Eleven “information islands” along an approximately 4 km loop path present themselves as forest “living rooms” and provide extensive information about the adaptation of Berlin forests to climate change. Each one of the stations covers a different part of this complex topic. While the stations are linked to each other, they still function as independent units, thus enabling the exhibition to be entered at any point along the path. At each station educational content is presented as text as well as an individual installation that visualizes information in a comprehensive manner. In ever different scenarios the visitor is invited to experience the exhibition with all of his senses and to become a part of it. The further the visitor proceeds along the path, the more he sees the singular strands of information linking up making him understand his own place within the complex system of nature.

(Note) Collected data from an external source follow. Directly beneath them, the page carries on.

<file path="config.mk">
export PLATFORM = sky130hd
export DESIGN_NAME = gain_ramp_ctrl
export DESIGN_NICKNAME = d
export VERILOG_FILES = /design/src/rtl/gain_ramp_ctrl_pkg.sv /design/src/rtl/gain_ramp_ctrl_ramp_step.sv /design/src/rtl/gain_ramp_ctrl.sv
export SDC_FILE = /design/constraint.sdc
export NUM_CORES = 1
export LEC_CHECK = 0
export ABC_AREA = 1
export BUFFER_PORTS_ARGS = -buffer_cell sky130_fd_sc_hd__clkbuf_2
export CAP_MARGIN = 25
export CORE_MARGIN = 4
export CORE_UTILIZATION = 45
export CTS_BUF_LIST = sky130_fd_sc_hd__clkbuf_8
export DETAILED_ROUTE_END_ITERATION = 12
export PLACE_DENSITY = 0.72
export SYNTH_ARGS = -nofsm -noshare
export SYNTH_HDL_FRONTEND = slang
export SYNTH_SLANG_ARGS = --single-unit
export TNS_END_PERCENT = 100
</file>
<file path="constraint.sdc">
create_clock -name clk -period 6.93 [get_ports clk]
set_clock_uncertainty 0.1 [all_clocks]
set_input_delay 0.3465 -clock clk [delete_from_list [all_inputs] [get_ports clk]]
set_output_delay 0.3465 -clock clk [all_outputs]
set_load 0.01 [all_outputs]
</file>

However, the exhibition does not only have an educational purpose. Leading through diverse landscapes seamed by beautiful forest scenes and open moors the path offers the visitor, old and young, a chance to relax and to experience nature in its full beauty. Numerous additional installations, wooden decks and viewing platforms turn the exhibition into a modern, sustainable, environmentally conscious, playful and interactive showcase of nature.

Site plan
Sketch for information islands
Diagrams for structures at the stations

The modular architectural style originating from urban geometrical structures forms the platforms’ basic design language. Orthogonal wooden posts of 14x14 cm with 3 cm gaps between them are assembled in different forms and sizes. The gaps enable the wood to breath naturally and allow the space to be conquered by plants through the years. The surfaces are not treated chemically allowing natural weathering. Metall bars do not only stabilize the construction but also enable the installation of steel signs that can be practically plugged into the gaps of the structure. The signs can be easily mounted and dismounted due to a simple mechanism while the wooden modules keep their function as exhibition medium whose carried content can be flexibly changed. An easy understanding of complex information is achieved by form-reduced Infographics and texts depicted on the signs.

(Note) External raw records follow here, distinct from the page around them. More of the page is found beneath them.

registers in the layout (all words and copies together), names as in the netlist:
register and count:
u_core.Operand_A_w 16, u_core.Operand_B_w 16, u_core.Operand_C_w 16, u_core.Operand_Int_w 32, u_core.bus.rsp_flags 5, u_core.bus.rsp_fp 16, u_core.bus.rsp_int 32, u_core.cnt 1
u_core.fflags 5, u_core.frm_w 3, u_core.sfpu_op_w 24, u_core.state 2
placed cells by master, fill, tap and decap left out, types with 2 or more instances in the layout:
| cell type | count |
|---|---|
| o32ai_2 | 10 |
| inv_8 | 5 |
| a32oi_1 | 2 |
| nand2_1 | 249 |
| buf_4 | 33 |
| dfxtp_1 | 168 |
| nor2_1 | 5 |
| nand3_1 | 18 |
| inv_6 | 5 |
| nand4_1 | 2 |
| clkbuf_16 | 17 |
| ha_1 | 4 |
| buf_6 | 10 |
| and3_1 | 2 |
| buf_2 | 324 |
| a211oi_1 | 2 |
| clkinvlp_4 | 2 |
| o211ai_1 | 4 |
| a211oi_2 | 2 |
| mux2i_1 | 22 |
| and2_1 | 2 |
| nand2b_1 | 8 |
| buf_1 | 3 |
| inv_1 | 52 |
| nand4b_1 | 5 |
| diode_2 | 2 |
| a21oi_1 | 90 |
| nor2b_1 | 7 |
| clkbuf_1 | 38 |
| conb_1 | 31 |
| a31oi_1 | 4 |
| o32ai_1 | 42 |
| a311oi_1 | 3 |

The stations’ visual language presents a contrast to the natural structure of the forest. They emphasize the differences of urbanity and landscape and incentivize the exploration of the surrounding natural world. An interplay is created between the 1, 27km2 forest area as exhibition space, the information platforms as overarching network of content and the human as part of the natural system. It is this very connection that enables the visitor to become aware of the meaning of forests for the metropolis. A preexisting path through the forest is turned into an exhibition.